Don't Mess With SOX

Last week I wrote about data centers, that only provide hosting services to their clients, not needing a SOC 1, and I received more comments than I've ever received from auditors arguing that physical security is relevant to ICFR.  I think I've finally figured out why SOC 2 was ignored for the most part in year one of SOC reports.

The driving force behind SAS 70 was the Sarbanes Oxley (SOX) act, and service organizations were required to provide it to their customers who are publicly traded.  SOC 2 is not relevant to ICFR, and therefore is not relevant to SOX, but SAS 70 was being relied on for more than ICFR!  It had morphed into the defacto standard for providing assurance regarding security, availability, processing integrity, confidentiality, and privacy.  SOC 1 is not designed to provide assurance regarding security, availability, etc., and it cannot contain controls that do not relate to ICFR.

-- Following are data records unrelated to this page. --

File: src/rtl/snake_pkg.sv
// Shared snake-game definitions: direction codes, debounce states and the
// reversal helper used by both the input decoder and the game core.
package snake_pkg;

  localparam logic [1:0] DIR_UP    = 2'd0;
  localparam logic [1:0] DIR_DOWN  = 2'd1;
  localparam logic [1:0] DIR_LEFT  = 2'd2;
  localparam logic [1:0] DIR_RIGHT = 2'd3;

  typedef enum logic [1:0] {
    DB_RELEASED     = 2'd0,
    DB_PRESS_WAIT   = 2'd1,
    DB_HELD         = 2'd2,
    DB_RELEASE_WAIT = 2'd3
  } db_state_e;

  // Opposite directions differ only in bit 0 (up<->down, left<->right).
  function automatic logic [1:0] dir_opposite(input logic [1:0] d);
    return d ^ 2'b01;
  endfunction

endpackage

File: src/rtl/arrow_input_decoder_if.sv
// Board-button / game-core bundle of the arrow input decoder.
// The decoder is the slave; the game core (or bench) is the master.
interface arrow_input_decoder_if #(
  parameter int SEED_W = 26
);
  logic              arrow_up;
  logic              arrow_down;
  logic              arrow_left;
  logic              arrow_right;
  logic              step;
  logic [1:0]        arrow;
  logic [1:0]        dire;
  logic              dir_valid;
  logic [SEED_W-1:0] seed;

  modport master (
    output arrow_up, arrow_down, arrow_left, arrow_right, step,
    input  arrow, dire, dir_valid, seed
  );

  modport slave (
    input  arrow_up, arrow_down, arrow_left, arrow_right, step,
    output arrow, dire, dir_valid, seed
  );
endinterface

File: src/rtl/button_debounce.sv
// One board button: 2-flop synchroniser, polarity normalisation and a
// debounce FSM that emits a single-cycle press_evt per accepted press.
module button_debounce
  import snake_pkg::*;
#(
  parameter int DEBOUNCE_CYCLES = 100_000,
  parameter bit ACTIVE_LOW      = 1'b0
) (
  input  logic clk,
  input  logic reset,
  input  logic raw,
  output logic press_evt
);

  localparam int CNT_W = (DEBOUNCE_CYCLES > 1) ? $clog2(DEBOUNCE_CYCLES) : 1;
  localparam logic [CNT_W-1:0] CNT_LAST = CNT_W'(DEBOUNCE_CYCLES - 1);

  logic [1:0]       sync_r;
  logic             pressed_s;
  db_state_e        state_r;
  db_state_e        state_nxt_s;
  logic [CNT_W-1:0] cnt_r;
  logic [CNT_W-1:0] cnt_nxt_s;

  // Synchroniser clears to the pin's idle level so reset never looks like a press
  always_ff @(posedge clk) begin
    if (!reset) begin
      sync_r <= {2{ACTIVE_LOW}};
    end else begin
      sync_r <= {sync_r[0], raw};
    end
  end

  assign pressed_s = sync_r[1] ^ ACTIVE_LOW;

  // Debounce state and counter registers
  always_ff @(posedge clk) begin
    if (!reset) begin
      state_r <= DB_RELEASED;
      cnt_r   <= '0;
    end else begin
      state_r <= state_nxt_s;
      cnt_r   <= cnt_nxt_s;
    end
  end

  // Next-state logic; the counter stops at CNT_LAST, so it cannot wrap
  always_comb begin
    state_nxt_s = state_r;
    cnt_nxt_s   = cnt_r;
    press_evt   = 1'b0;
    case (state_r)
      DB_RELEASED: begin
        cnt_nxt_s = '0;
        if (pressed_s) begin
          state_nxt_s = DB_PRESS_WAIT;
        end else begin
          state_nxt_s = DB_RELEASED;
        end
      end
      DB_PRESS_WAIT: begin
        if (!pressed_s) begin
          state_nxt_s = DB_RELEASED;
          cnt_nxt_s   = '0;
        end else if (cnt_r == CNT_LAST) begin
          state_nxt_s = DB_HELD;
          cnt_nxt_s   = '0;
          press_evt   = 1'b1;
        end else begin
          cnt_nxt_s = cnt_r + CNT_W'(1);
        end
      end
      DB_HELD: begin
        cnt_nxt_s = '0;
        if (!pressed_s) begin
          state_nxt_s = DB_RELEASE_WAIT;
        end else begin
          state_nxt_s = DB_HELD;
        end
      end
      DB_RELEASE_WAIT: begin
        if (pressed_s) begin
          state_nxt_s = DB_HELD;
          cnt_nxt_s   = '0;
        end else if (cnt_r == CNT_LAST) begin
          state_nxt_s = DB_RELEASED;
          cnt_nxt_s   = '0;
        end else begin
          cnt_nxt_s = cnt_r + CNT_W'(1);
        end
      end
      default: begin
        state_nxt_s = DB_RELEASED;
        cnt_nxt_s   = '0;
      end
    endcase
  end

endmodule

File: src/rtl/arrow_input_decoder.sv
// Converts four raw arrow buttons into a pending direction for the snake
// core, rejecting reversals and harvesting press timing into a PRNG seed.
module arrow_input_decoder
  import snake_pkg::*;
#(
  parameter int                DEBOUNCE_CYCLES = 100_000,
  parameter int                SEED_W          = 26,
  parameter logic [SEED_W-1:0] SEED_INIT       = SEED_W'(26'h155_5555)
) (
  input  logic                  clk,
  input  logic                  reset,
  arrow_input_decoder_if.slave  bus
);

  logic [3:0]        evt_s;
  logic [1:0]        cand_s;
  logic [1:0]        ref_s;
  logic              accept_s;
  logic [SEED_W-1:0] seed_mix_s;

  logic [1:0]        arrow_r;
  logic [1:0]        dire_r;
  logic              dir_valid_r;
  logic [SEED_W-1:0] seed_r;
  logic [SEED_W-1:0] free_cnt_r;

  // evt_s is indexed by direction code so the priority order is up > down > left > right
  button_debounce #(.DEBOUNCE_CYCLES(DEBOUNCE_CYCLES), .ACTIVE_LOW(1'b1)) u_db_up (
    .clk(clk), .reset(reset), .raw(bus.arrow_up), .press_evt(evt_s[0])
  );
  button_debounce #(.DEBOUNCE_CYCLES(DEBOUNCE_CYCLES), .ACTIVE_LOW(1'b1)) u_db_down (
    .clk(clk), .reset(reset), .raw(bus.arrow_down), .press_evt(evt_s[1])
  );
  button_debounce #(.DEBOUNCE_CYCLES(DEBOUNCE_CYCLES), .ACTIVE_LOW(1'b0)) u_db_left (
    .clk(clk), .reset(reset), .raw(bus.arrow_left), .press_evt(evt_s[2])
  );
  button_debounce #(.DEBOUNCE_CYCLES(DEBOUNCE_CYCLES), .ACTIVE_LOW(1'b0)) u_db_right (
    .clk(clk), .reset(reset), .raw(bus.arrow_right), .press_evt(evt_s[3])
  );

  // Priority pick, reversal check against the direction in force this tick
  always_comb begin
    cand_s = DIR_RIGHT;
    if (evt_s[0]) begin
      cand_s = DIR_UP;
    end else if (evt_s[1]) begin
      cand_s = DIR_DOWN;
    end else if (evt_s[2]) begin
      cand_s = DIR_LEFT;
    end else begin
      cand_s = DIR_RIGHT;
    end
    ref_s      = bus.step ? arrow_r : dire_r;
    accept_s   = (|evt_s) && (cand_s != dir_opposite(ref_s));
    seed_mix_s = seed_r ^ free_cnt_r;
  end

  // Direction registers, free-running counter and seed harvest
  always_ff @(posedge clk) begin
    if (!reset) begin
      arrow_r     <= DIR_UP;
      dire_r      <= DIR_UP;
      dir_valid_r <= 1'b0;
      seed_r      <= SEED_INIT;
      free_cnt_r  <= '0;
    end else begin
      free_cnt_r <= free_cnt_r + SEED_W'(1);
      if (bus.step) begin
        dire_r <= arrow_r;
      end
      if (accept_s && (cand_s != arrow_r)) begin
        arrow_r     <= cand_s;
        dir_valid_r <= 1'b1;
      end else begin
        dir_valid_r <= 1'b0;
      end
      // A zero seed would lock up the PRNG, so fall back to the reset value
      if (|evt_s) begin
        seed_r <= (seed_mix_s == '0) ? SEED_INIT : seed_mix_s;
      end
    end
  end

  assign bus.arrow     = arrow_r;
  assign bus.dire      = dire_r;
  assign bus.dir_valid = dir_valid_r;
  assign bus.seed      = seed_r;

endmodule

File: src/flat_wrapper.sv
// flat-port wrapper written by rule: the top's interface ports become plain ports
module arrow_input_decoder_flat import snake_pkg::*;
#(
  parameter int                DEBOUNCE_CYCLES = 100_000,
  parameter int                SEED_W          = 26,
  parameter logic [SEED_W-1:0] SEED_INIT       = SEED_W'(26'h155_5555)
)
  (clk, reset, bus_arrow_up, bus_arrow_down, bus_arrow_left, bus_arrow_right, bus_step, bus_arrow, bus_dire, bus_dir_valid, bus_seed);
  arrow_input_decoder_if #(.SEED_W(SEED_W)) bus_i ();
  input  logic clk;
  input  logic reset;
  input wire logic [$bits(bus_i.arrow_up)-1:0] bus_arrow_up;
  input wire logic [$bits(bus_i.arrow_down)-1:0] bus_arrow_down;
  input wire logic [$bits(bus_i.arrow_left)-1:0] bus_arrow_left;
  input wire logic [$bits(bus_i.arrow_right)-1:0] bus_arrow_right;
  input wire logic [$bits(bus_i.step)-1:0] bus_step;
  output wire logic [$bits(bus_i.arrow)-1:0] bus_arrow;
  output wire logic [$bits(bus_i.dire)-1:0] bus_dire;
  output wire logic [$bits(bus_i.dir_valid)-1:0] bus_dir_valid;
  output wire logic [$bits(bus_i.seed)-1:0] bus_seed;
  assign bus_i.arrow_up = bus_arrow_up;
  assign bus_i.arrow_down = bus_arrow_down;
  assign bus_i.arrow_left = bus_arrow_left;
  assign bus_i.arrow_right = bus_arrow_right;
  assign bus_i.step = bus_step;
  assign bus_arrow = bus_i.arrow;
  assign bus_dire = bus_i.dire;
  assign bus_dir_valid = bus_i.dir_valid;
  assign bus_seed = bus_i.seed;
  arrow_input_decoder #(.DEBOUNCE_CYCLES(DEBOUNCE_CYCLES), .SEED_W(SEED_W), .SEED_INIT(SEED_INIT)) u_core (.clk(clk), .reset(reset), .bus(bus_i));
endmodule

I assumed that the lines were as clear to everyone as they are to me about what is relevant to ICFR and what is not.  I thought service auditors would require their audit clients to remove non-ICFR controls from their SOC 1 system descriptions, and that user organizations who had become used to receiving assurance regarding non-ICFR domains would require their vendors to provide them a SOC 2.

Judging by everything I've heard, read, and observed, I think that most people are comfortable with considering almost any ITGC control as relevant to ICFR.  If non-ICFR controls get to stay in SOC 1, then there is no need for SOC 2.  SOC 1 may not be designed to provide, but can provide adequate assurance regarding security and availability when enough non-ICFR controls are allowed in .

If SOC 1 can contain any and all ITGC controls, and SOC 2 is just supposed to be a deeper dive, then it is no wonder that people took a pass.  Put yourself in their shoes.  My customers have been happy with the report I've given them every year, and my auditor is not going to make me eliminate any of the controls that were previously included in my SAS 70 report.  Hmmm, hard decision, I'll take a SOC 1 please.

We have to be honest with ourselves, and ask the question, "Why did SAS 70 get misinterpreted as providing assurance regarding security and availability?"  Could it be that it was because SAS 70 contained security and availability related controls?  I think the answer to this question will tell us what needs to happen in order to correct the path that SOC 1 is on.

3 comments:

  1. Good points Jon. I think there is a lot of confusion with SOC 1 and 2. The confusion is compounded by the trends in outsourcing (software as a service, etc). Everyone want some assurance regarding their outsource providers, but the extent of that assurance varies greatly depending on the organization, who's asking, amount of reliance on the service provider, etc.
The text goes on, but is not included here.